* _Work order_: Write out every line exactly, from the first line of the records below through the line that contains "localparam logic [SW:0]".

[Records from a dataset]
——————

==> src/rtl/iter_shifter.sv <==
// Multi-cycle SLL/SRL/SRA/ROTL unit: applies at most STEP positions per clock,
// with valid/ready handshakes on the operand and result sides.
module iter_shifter #(
   parameter int N    = 32,
   parameter int STEP = 4,
   localparam int SW  = $clog2(N)
) (
   input  logic          clk,
   input  logic          rst_n,
   input  logic          flush,
   input  logic          in_valid,
   output logic          in_ready,
   input  logic [1:0]    op,
   input  logic [SW-1:0] shamt,
   input  logic [N-1:0]  din,
   output logic          out_valid,
   input  logic          out_ready,
   output logic [N-1:0]  dout,
   output logic          busy
);

   typedef enum logic [1:0] {IDLE, BUSY, DONE} state_t;

   localparam logic [SW-1:0] STEPW = SW'(STEP);
   localparam logic [SW:0]   NW    = (SW+1)'(N);

   state_t        state;
   logic [N-1:0]  work;
   logic [SW-1:0] rem;
   logic [1:0]    op_q;
   logic          sign_q;

   logic [SW-1:0] step_amt;
   logic [SW:0]   rot_back;
   logic [N-1:0]  shifted;

   // One step of the selected shift; the last step uses whatever remains.
   always_comb begin
      step_amt = (rem > STEPW) ? STEPW : rem;
      rot_back = NW - {1'b0, step_amt};
      shifted  = work;
      case (op_q)
         2'b00:   shifted = work << step_amt;
         2'b01:   shifted = work >> step_amt;
         2'b10:   shifted = (work >> step_amt) | (sign_q ? ~({N{1'b1}} >> step_amt) : '0);
         default: shifted = (work << step_amt) | (work >> rot_back);
      endcase
   end

   always_ff @(posedge clk or negedge rst_n) begin
      if (!rst_n) begin
         state  <= IDLE;
         work   <= '0;
         rem    <= '0;
         op_q   <= 2'b00;
         sign_q <= 1'b0;
         dout   <= '0;
      end else if (flush) begin
         state <= IDLE;
         rem   <= '0;
      end else begin
         case (state)
            IDLE: begin
               if (in_valid) begin
                  work   <= din;
                  op_q   <= op;
                  rem    <= shamt;
                  sign_q <= din[N-1];
                  state  <= BUSY;
               end
            end
            BUSY: begin
               work <= shifted;
               if (rem > STEPW) begin
                  rem <= rem - STEPW;
               end else begin
                  rem   <= '0;
                  dout  <= shifted;
                  state <= DONE;
               end
            end
            DONE: begin
               if (out_ready) begin
                  state <= IDLE;
               end
            end
            default: state <= IDLE;
         endcase
      end
   end

   assign in_ready  = (state == IDLE);
   assign busy      = (state != IDLE);
   assign out_valid = (state == DONE);

endmodule

==> config.mk <==
export PLATFORM = sky130hd
export DESIGN_NAME = iter_shifter
export DESIGN_NICKNAME = d
export VERILOG_FILES = /design/src/rtl/iter_shifter.sv
export SDC_FILE = /design/constraint.sdc
export NUM_CORES = 1
export LEC_CHECK = 0
export CORE_MARGIN = 3
export CORE_UTILIZATION = 30
export DETAILED_ROUTE_END_ITERATION = 10
export PLACE_DENSITY = 0.49
export SYNTH_ARGS = -nofsm -noshare
export SYNTH_HDL_FRONTEND = slang
export SYNTH_SLANG_ARGS = --single-unit
export TNS_END_PERCENT = 100
==> constraint.sdc <==
create_clock -name clk -period 11.5 [get_ports clk]
set_input_delay 2.3 -clock clk [delete_from_list [all_inputs] [get_ports clk]]
set_output_delay 2.3 -clock clk [all_outputs]
set_load 0.05 [all_outputs]
Yosys cells after proc, flatten, opt, wreduce, memory -nomap -nowiden

Index checks and enable logic that the tools add are counted.

Output and inout bits: 35
Bits of input ports: 44
Bits in registers: 74
Logic and storage cells: 50

Reductions and logical operators: 10
Muxes and demuxes: 14
Shifts and indexed selects: 4
$add $sub $neg: 2
Equal/unequal tests: 8
$lt $le $gt $ge: 1
Bitwise gates (word level): 5

Operators by type and width:

| operator                                                                        | number |
|---|---|
| 32-bit case mux with 3 select lines                                             | 1 |
| 32-bit two-way mux                                                              | 2 |
| 32-bit bitwise OR                                                               | 2 |
| 32-bit case mux with 2 select lines                                             | 1 |
| 32-bit inverter                                                                 | 1 |
| 32-bit by 5-bit left shift with 32-bit output                                   | 1 |
| 32-bit by 5-bit >> shifter with 32-bit output                                   | 1 |
| 32-bit by 5-bit >> shifter with 32-bit output, first input constant             | 1 |
| 32-bit by 6-bit >> shifter with 32-bit output                                   | 1 |
| 5-bit two-way mux                                                               | 4 |
| 3-bit AND reduction                                                             | 4 |
| 5-bit case mux with 2 select lines                                              | 1 |
| 2-bit two-way mux                                                               | 4 |
| 3-bit inequality test, second input constant                                    | 2 |
| 2-bit case mux with 3 select lines                                              | 1 |
| 6-bit by 5-bit subtractor with 6-bit output, first input constant               | 1 |
| 5-bit by 3-bit greater-than comparator with 1-bit output, second input constant | 1 |
| 5-bit by 3-bit subtractor with 5-bit output, second input constant              | 1 |
| 2-bit by 1-bit == test with 1-bit output, second input constant                 | 2 |
| 2-bit == test, second input constant                                            | 2 |
| 2-bit logical NOT                                                               | 2 |
| 2-bit nonzero test                                                              | 2 |
| 3-bit by 2-bit inequality test with 1-bit output, second input constant         | 1 |
| 3-bit nonzero test                                                              | 1 |
| 3 further kinds                                                                 | 4 |

Logic depth before layout (Yosys ltp)

Gate-level depths: netlist (run 1).

Word-level depth: 8
Gate-level depth with buffers: 15
Gate-level depth less buffers: 12

Least setup slack after synthesis (run 1)

No wires, ideal clock.

Path kind: input-to-reg
Start point: input port flush
End point: register dout[8]
Buffers on the path: 4
Setup time: 0.066 ns
Stages: 9
Slack: 7.571 ns
Required time: 11.434 ns
Arrival: 3.863 ns
Path through: clkbuf_1 > nor3_1 > clkbuf_1 > nand2_1 > nor2_1 > clkbuf_1 > clkbuf_1 > o21ai_0 > nand2_1

Word-level cells in the longest chain between the ends: 2

RTL lines:

| item                          | RTL line | RTL |
|---|---|---|
| start, declared               | 10       | `input logic flush,` |
| 1-bit inverter (no line)      | --       |  |
| 3-bit AND reduction (no line) | --       |  |
| end signal, assigned          | 78       | `dout <= shifted;` |
| end, declared                 | 18       | `output logic [N-1:0] dout,` |

No other way between the ends.
A chain may end at the register's enable or synchronous reset.

Worst setup path after layout (run 1)

Start point: register rem[3]
End point: register work[12]

Word-level cells in the longest chain between the ends: 8
Elaborated cells between the ends (all ways): 13
Classes of those cells: add/sub (1); order compare (1); shift (4); mux (4); bitwise (3)

RTL lines:

| item                                                                                                | RTL line | RTL |
|---|---|---|
| start, declared                                                                                     | 29       | `logic [SW-1:0] rem;` |
| start signal, assigned                                                                              | 67       | `rem <= shamt;` |
| start signal, assigned                                                                              | 75       | `rem <= rem - STEPW;` |
| 5-bit by 3-bit greater-than comparator with 1-bit output                                            | 39       | `step_amt = (rem > STEPW) ? STEPW : rem;` |
| 5-bit two-way mux *                                                                                 | 39       |  |
| parallel branches: the longest is 4 deep, another holds 6-bit by 5-bit subtractor with 6-bit output | --       |  |
| 32-bit case mux with 3 select lines *                                                               | 42       | `case (op_q)` |
| 32-bit case mux with 2 select lines *                                                               | 62       | `case (state)` |
| end signal, assigned                                                                                | 65       | `work <= din;` |
| end signal, assigned                                                                                | 73       | `work <= shifted;` |
| end, declared                                                                                       | 28       | `logic [N-1:0] work;` |

Mark *: on every way between the ends.

==> run_results.csv, run 1 <==
group,metric,value,unit
floorplan,die-area,29560,um2
route,vias_per_cell,6.499,
yosys,synth-edff-count,0,
timing,clock_skew,0.01001,ns
floorplan,rows,60,
global_route,grt-ovfl-total,0,
global_route,antenna_found_initial,0,
cts,clock_sinks,74,
timing,slew_headroom,20.38,%
cts,cts_resized,0,
global_route,grt_pass1_wl,58180,um
timing,period_share,45.95,%
finish,fin_nets,1129,
setup_path,cp.required,11.68,ns
setup_path,startpoint_type,"register",
job,cap_violations,0,
setup_path,ff2ff_path_depth,11,
yosys,ys_warn_count,0,
hold_path,min_from,"dout[21]",
hold_path,min_to,"dout[21]",
timing,period_needed,5.284,ns
floorplan,start_util,30.56,%
yosys,syn_nets,1141,
yosys,seq_area_frac_synth,22.42,%
global_route,grt_max_degree,67,
route,ant_nets,0,
finish,multiInputGateArea,5824,um2
cts,cts_buffers,9,
setup_path,cp.arrival,5.46,ns
yosys,synthArstFlopShare,100.0,%
cts,cts_hold_buf,0,
placed_design,dpl.hpwl,28540,um
route,routedWlPerCell,27.85,um
setup_path,reg2reg_to,"work[12]",
floorplan,die_h,171.9,um
timing,fin_tns_setup,0,ns
timing,hold_viol,0,
floorplan,chipWidth,171.9,um
floorplan,design.core.area,27030,um2
hold_path,whs_path_depth,2,
yosys,syn_inst,1091,
yosys,synthesis.area,8260,um2
yosys,synth-main-ff-cell,"dfrtp_1",
setup_path,crit_type,"register to register",
cts,path_clk_slew,0.07,ns
timing,fmax,0.1892,GHz
timing,finalSetupViolCount,0,
timing,grt_setup_unrepaired,"no",
cts,cts.htree.levels,3,
placed_design,gp_congestion,0.9704,
timing,final_max_slew_viol_count,0,
global_route,grt_pass1_vias,8600,
finish,drive_gt1_share,10.42,%
route,routed_wl,39690,um
global_route,grt_use_total,26.12,%
setup_path,crit_fanout,50,
yosys,avgSynthCellArea,7.571,um2
finish,antenna_cells,0,
finish,area_growth_syn_to_layout,14.22,%
setup_path,r2r-start,"rem[3]",
finish,seq_area,1853,um2
finish,fillers,2870,
cts,insertion_delay,0.34,ns
route,dr.pass1.iters,6,
setup_path,end_kind,"register",
cts,clock_path_buffers,2,
route,first_iter_violations,1449,
cts,cts_setup_buffers,0,
route,drc,0,
yosys,ys_types,77,
outcome,run_status,"finished clean",
yosys,ys_ff_latch,74,
hold_path,hold_path_class,"register to register",
cts,cts_tree,"yes",
setup_path,reg2reg_slack,6.22,ns
floorplan,ios,79,
cts,cts-root-buf,"clkbuf_16",
timing,worst_slew_pin_slew,1.190,ns
route,vias,9261,
placed_design,io_buffers,78,
cell usage in the layout, fill, tap and decap left out, types with 10 or more instances in the layout:
master / count
a211oi_1: 26
a21oi_1: 77
a22oi_1: 16
a2bb2oi_1: 10
a31oi_1: 27
and2_1: 10
and3_1: 16
buf_4: 23
clkdlybuf4s50_1: 77
dfrtp_1: 73
inv_1: 16
mux2_2: 19
mux2i_1: 48
mux4_2: 24
nand2_1: 135
nand2b_1: 12
nand3_1: 29
nor2_1: 84
nor3_1: 31
o211ai_1: 15
o21ai_0: 103
o22ai_1: 27
or3_1: 13
cell type report:
class                      count  share of cell area [%]
tap                          341                   4.522
sequential                    74                   19.64
inverter                      20                  0.8089
timing repair buffer         100                   9.999
clock buffer                  10                   2.533
multi-input combinational    874                   61.73
clock inverter                 6                  0.7691
flip-flops by register name, indices dropped and copies added, names as in the netlist:
| name | cells |
|---|---|
| dout | 32 |
| state | 2 |
| rem | 5 |
| op_q | 2 |
| work | 32 |
| sign_q | 1 |
how the worst max path moves through the flow:
stage	from	end	slack, ns
2_1_floorplan	flush	dout[8]	7.57
3_3_place_gp	rem[3]	dout[12]	6.45
3_5_place_dp	rem[3]	work[12]	6.44
4_1_cts	rem[3]	work[12]	6.41
5_1_grt	rem[3]	work[12]	5.99
6_report	rem[3]	work[12]	6.22
cell families (layout without fill, tap and decap cells):
group	count (synthesis)	after routing	synth area share (%)
DFF	74	74	22.42
and+or+nand+nor	373	373	21.48
muxes	94	94	15.77
buffers and inverters	143	136	7.558
xor gates and xnor gates	2	2	0.2121
adders and majority gates	7	7	1.030
AOI/OAI and AO/OA	398	398	31.54
metal layers:
layer | global-route usage [%] | up-vias | part of all wire [%]
met5 | 0 | - | 0
met4 | 9.858 | 0 | 4.6
met3 | 6.264 | 97 | 9.8
met2 | 38.61 | 584 | 43
met1 | 36.91 | 4486 | 43
li1 | - | 4094 | -
stage by stage:
step	std cells	instance area [um2]	util, %	worst slack, ns	hold WS (ns)
CTS	1425	9435	34.91	6.407	0.4832
finish	1425	9435	34.91	6.216	0.4822
detailed placement	1409	9124	33.76	6.441	0.4656
global route	1425	9435	34.91	5.986	0.5028
floorplan	1091	8260	-	7.571	0.4965
global placement	1409	9124	33.76	6.449	0.4619
Yosys cell counts (all sizes together) (16+ instances only):
master | instances | area share [%]
mux4 | 26 | 7.2
buf | 49 | 3.3
a21oi | 77 | 4.7
a22oi | 16 | 1.5
o22ai | 27 | 2.0
inv | 19 | 0.86
nand3 | 29 | 1.8
a211oi | 27 | 2.5
mux2i | 48 | 5.8
and3 | 16 | 1.2
nor3 | 34 | 2.2
nor2 | 85 | 3.9
nand2 | 135 | 6.1
clkbuf | 74 | 3.4
dfrtp | 74 | 22
a31oi | 27 | 2.0
mux2 | 20 | 2.8
o21ai | 109 | 6.6
worst max-delay path, cell delays in order, from the launching register on:
cell and delay [ns]:
dfrtp_1 0.62, nor4b_4 0.35, buf_4 0.63, inv_2 0.50, ha_1 0.38, inv_1 0.12, ha_1 0.72, inv_2 0.47
mux2i_1 0.33, a211oi_1 0.13, nor4_1 0.62, o21ai_0 0.17
Power of run 1 is left out: the tool's default activity adds up to more than one toggle a clock period on the data nets, which glitch-free logic cannot reach.
==> run 2, diff against run 1 <==
--- a/config.mk
+++ b/config.mk
@@ -8,7 +8,7 @@
 export CORE_MARGIN = 3
 export CORE_UTILIZATION = 30
 export DETAILED_ROUTE_END_ITERATION = 10
-export PLACE_DENSITY = 0.49
+export PLACE_DENSITY = 0.51
 export SYNTH_ARGS = -nofsm -noshare
 export SYNTH_HDL_FRONTEND = slang
 export SYNTH_SLANG_ARGS = --single-unit
==> constraint.sdc (replaced) <==
create_clock -name clk -period 4.5 [get_ports clk]
set_input_delay 0.9 -clock clk [delete_from_list [all_inputs] [get_ports clk]]
set_output_delay 0.9 -clock clk [all_outputs]
set_load 0.05 [all_outputs]
==> run 2 against run 1 <==
- critical path depth unchanged
- routed wire length grew 7.1%
- non-clock buffer count increased by 34
- highest routed layer unchanged
==> run_results.csv, run 2 (synthesis gave the netlist of run 1 again) <==
group,metric,value,unit
outcome,run_status,"finished clean",
route,routedWlPerCell,29.13,um
setup_path,cp.required,4.70,ns
timing,grt_setup_unrepaired,"no",
timing,slew_headroom,35.51,%
timing,hold_viol,0,
global_route,antenna_found_initial,0,
cts,insertion_delay,0.35,ns
finish,reg_top3,"dout (32), work (32), rem (5)",
cts,cts.htree.levels,3,
route,drc,0,
route,vias,9454,
route,dr.pass1.iters,6,
finish,fillers,2867,
setup_path,crit_type,"register to register",
floorplan,rows,60,
finish,multiInputGateArea,5813,um2
global_route,grt_pass1_vias,8857,
cts,clock_sinks,74,
cts,clock_path_buffers,2,
setup_path,r2r-start,"rem[3]",
global_route,grt_use_total,28.27,%
hold_path,hold_path_class,"register to register",
finish,final_cell_mix,"nand2_1 (135), o21ai_0 (103), nor2_1 (84)",
setup_path,crit_chain,"inv_1 > ha_1 > or3b_4 > a211o_1 > buf_4 > clkinv_2 > buf_4 > nor2_1 > o22ai_1 > o21ai_0 > o21ai_0",
floorplan,design.core.area,27030,um2
timing,final_max_slew_viol_count,0,
floorplan,ios,79,
cts,cts_tree,"yes",
setup_path,worstSetupStartpoint,"rem[3]",
floorplan,chipWidth,171.9,um
finish,area_growth_syn_to_layout,17.18,%
finish,antenna_cells,0,
placed_design,gp_congestion,1.043,
setup_path,ff2ff_path_depth,11,
timing,fin_tns_setup,0,ns
cts,path_clk_slew,0.07,ns
timing,period_needed,3.868,ns
setup_path,cp.arrival,4.07,ns
cts,cts_buffers,9,
route,vias_per_cell,6.480,
setup_path,reg2reg_slack,0.63,ns
timing,clock_skew,0.009937,ns
route,ant_nets,0,
setup_path,startpoint_type,"register",
floorplan,die_h,171.9,um
cts,cts_hold_buf,0,
hold_path,min_from,"dout[6]",
global_route,grt_pass1_wl,62490,um
setup_path,reg2reg_to,"work[29]",
setup_path,cp-endpoint,"work[29]",
placed_design,dpl.hpwl,31710,um
floorplan,start_util,30.56,%
setup_path,crit_fanout,28,
cts,cts_resized,0,
job,cap_violations,0,
setup_path,end_kind,"register",
setup_path,crit_path_max_incr_delay,0.57,ns
floorplan,die-area,29560,um2
cts,cts-root-buf,"clkbuf_16",
setup_path,slowest_stage,"o21ai_0",
finish,fin_nets,1163,
finish,drive_gt1_share,13.15,%
timing,fmax,0.2586,GHz
finish,final_common_cell,"nand2_1",
finish,seq_area,1853,um2
route,routed_wl,42500,um
timing,worst_slew_pin_slew,0.9638,ns
cts,cts_setup_buffers,0,
route,first_iter_violations,1408,
placed_design,io_buffers,78,
global_route,grt-ovfl-total,0,
timing,finalSetupViolCount,0,
timing,period_share,85.95,%
global_route,grt_max_degree,62,
run 2: metal layers:
metal	share of wire [%]	up-vias	global-route usage, %	routed length (um)
li1	-	4160	-	-
met1	44	4608	40.80	18730
met2	43	585	42.47	18420
met3	8.7	101	5.556	3694
met4	3.9	0	9.094	1663
met5	0	-	0	0
run 2: worst min path at each step:
stage	end	slack (ns)	depth (start not counted)
5_1_grt	dout[6]	0.51	2
6_report	dout[6]	0.47	2
2_1_floorplan	sign_q	0.50	1
3_5_place_dp	dout[6]	0.46	2
4_1_cts	dout[6]	0.48	2
3_3_place_gp	dout[6]	0.46	2
run 2: area by class of cell:
| type | count | area share (%) |
|---|---|---|
| flip-flops and latches | 74 | 19.14 |
| clock buffers | 10 | 2.469 |
| multi-input cells | 874 | 60.06 |
| repair buffers | 134 | 12.38 |
| clock inverters | 6 | 0.7497 |
| inverters | 20 | 0.7885 |
| well taps | 341 | 4.408 |
run 2: worst max-delay path, delay by kind of cell (launching register included):
family	cells	cell delay [ns]
buf+inv	4	1.32
fa+ha+maj	1	0.25
flops	1	0.44
simple gates	2	0.64
compound gates	4	1.05
run 2: through the flow:
stage | area (um2) | setup WS [ns] | cells | utilization (%) | hold slack, ns
final | 9679 | 0.6324 | 1459 | 35.81 | 0.4731
after global placement | 9368 | 0.7625 | 1443 | 34.66 | 0.4618
after detailed placement | 9368 | 0.7648 | 1443 | 34.66 | 0.4605
after CTS | 9679 | 0.7541 | 1459 | 35.81 | 0.4760
after global routing | 9679 | 0.4413 | 1459 | 35.81 | 0.5089
after floorplan | 8260 | 0.6540 | 1091 | - | 0.4965
Power of run 2 is left out for the same reason.
==> edit: new RTL, settings of run 1 <==
`N`: 32 -> 64.
--- a/src/rtl/iter_shifter.sv
+++ b/src/rtl/iter_shifter.sv
@@ -2,5 +2,5 @@
 // with valid/ready handshakes on the operand and result sides.
 module iter_shifter #(
-   parameter int N    = 32,
+   parameter int N    = 64,
    parameter int STEP = 4,
    localparam int SW  = $clog2(N)
Ports: changed (resized din, dout and shamt); port bits go from 79 to 144. No check against the original RTL was run, so the function may have changed too.
==> edit against run 1 <==
  * Die area is 68% higher
  * Design area is 75% higher
  * Count of clock-buffer cells in the layout increased by 9
  * Sequential cell count is 65 higher
  * Sequential share of layout area is 1.4 points higher
  * Clock skew increased by 0.016 ns
  * Area after synthesis grew 71%
  * Worst setup slack worse by 0.55 ns
  * Wire length grew 90%
  * Largest cell class unchanged
==> edit: results (changes against run 1) <==
- Outcome: finished, final reports clean (unchanged)
- Synth cell count leaders: nand2_1, mux2i_1, o21ai_0 (was nand2_1, o21ai_0, nor2_1)
- Signal inverters: 16 (was 20)
- Sequential fraction of the synthesis area: 24.6% (was 22.4%)
- Multi-In Gates: 1536 (was 874)
- Post-Synth XOR/XNOR Area: 0.124% (was 0.212%)
- Reg2Reg Setup Slack: 5.67 ns (was 6.22 ns)
- Critical path's largest stage delay: 0.83 ns (was 0.72 ns)
- Share of layout cells above drive strength 1: 8.15% (was 10.4%)
- Clk_skew: 0.0265 ns (was 0.0100 ns)
- Hold Path End: dout[18]$_DFFE_PN0P_ (was dout[21]$_DFFE_PN0P_)
- Max_slew headroom: 22.3% (was 20.4%)
- CLK BUF: 19 (was 10)
- Worst R2R Path Depth: 16 (was 11)
- Worst path arrival time: 6.21 ns (was 5.46 ns)
- Crit Path Max Fanout: 40 (was 50)
- Compound-Gate Fraction of Synth Area: 28.9% (was 31.5%)
- Top cells by area, synth: dfrtp_1, mux2i_1, o21ai_0 (was dfrtp_1, mux4_2, o21ai_0)
- Post-DP HPWL: 54.3 mm (was 28.5 mm)
- First-pass GRT wire length: 109 mm (was 58.2 mm)
- Non-clock buffers: 179 (was 100)
- Slowest stage cell on the critical path: and4bb_4 (was ha_1)
- Initial drt markers: 1795 (was 1449)
- Vias per cell: 6.33 (was 6.50)
- H-Tree Level Count: 4 (was 3)
## edit: cell types whose count changed after synthesis, moves of 50 or more
cell / before / now
dfrtp_1: 74 / 139
mux2i_1: 48 / 217
nand2_1: 135 / 233
nor2_1: 84 / 166
clkbuf_1: 74 / 124
o21ai_0: 103 / 188
a21oi_1: 77 / 162
## edit: worst min-delay path, delay by kind of cell, from the launching register on
kind	cells	cell delay [ns]
compound gates	1	0.06
flops	1	0.34
simple gates	1	0.04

——————

* _Exercise solution_:
==> src/rtl/iter_shifter.sv <==
// Multi-cycle SLL/SRL/SRA/ROTL unit: applies at most STEP positions per clock,
// with valid/ready handshakes on the operand and result sides.
module iter_shifter #(
   parameter int N    = 32,
   parameter int STEP = 4,
   localparam int SW  = $clog2(N)
) (
   input  logic          clk,
   input  logic          rst_n,
   input  logic          flush,
   input  logic          in_valid,
   output logic          in_ready,
   input  logic [1:0]    op,
   input  logic [SW-1:0] shamt,
   input  logic [N-1:0]  din,
   output logic          out_valid,
   input  logic          out_ready,
   output logic [N-1:0]  dout,
   output logic          busy
);

   typedef enum logic [1:0] {IDLE, BUSY, DONE} state_t;

   localparam logic [SW-1:0] STEPW = SW'(STEP);
   localparam logic [SW:0]   NW    = (SW+1)'(N);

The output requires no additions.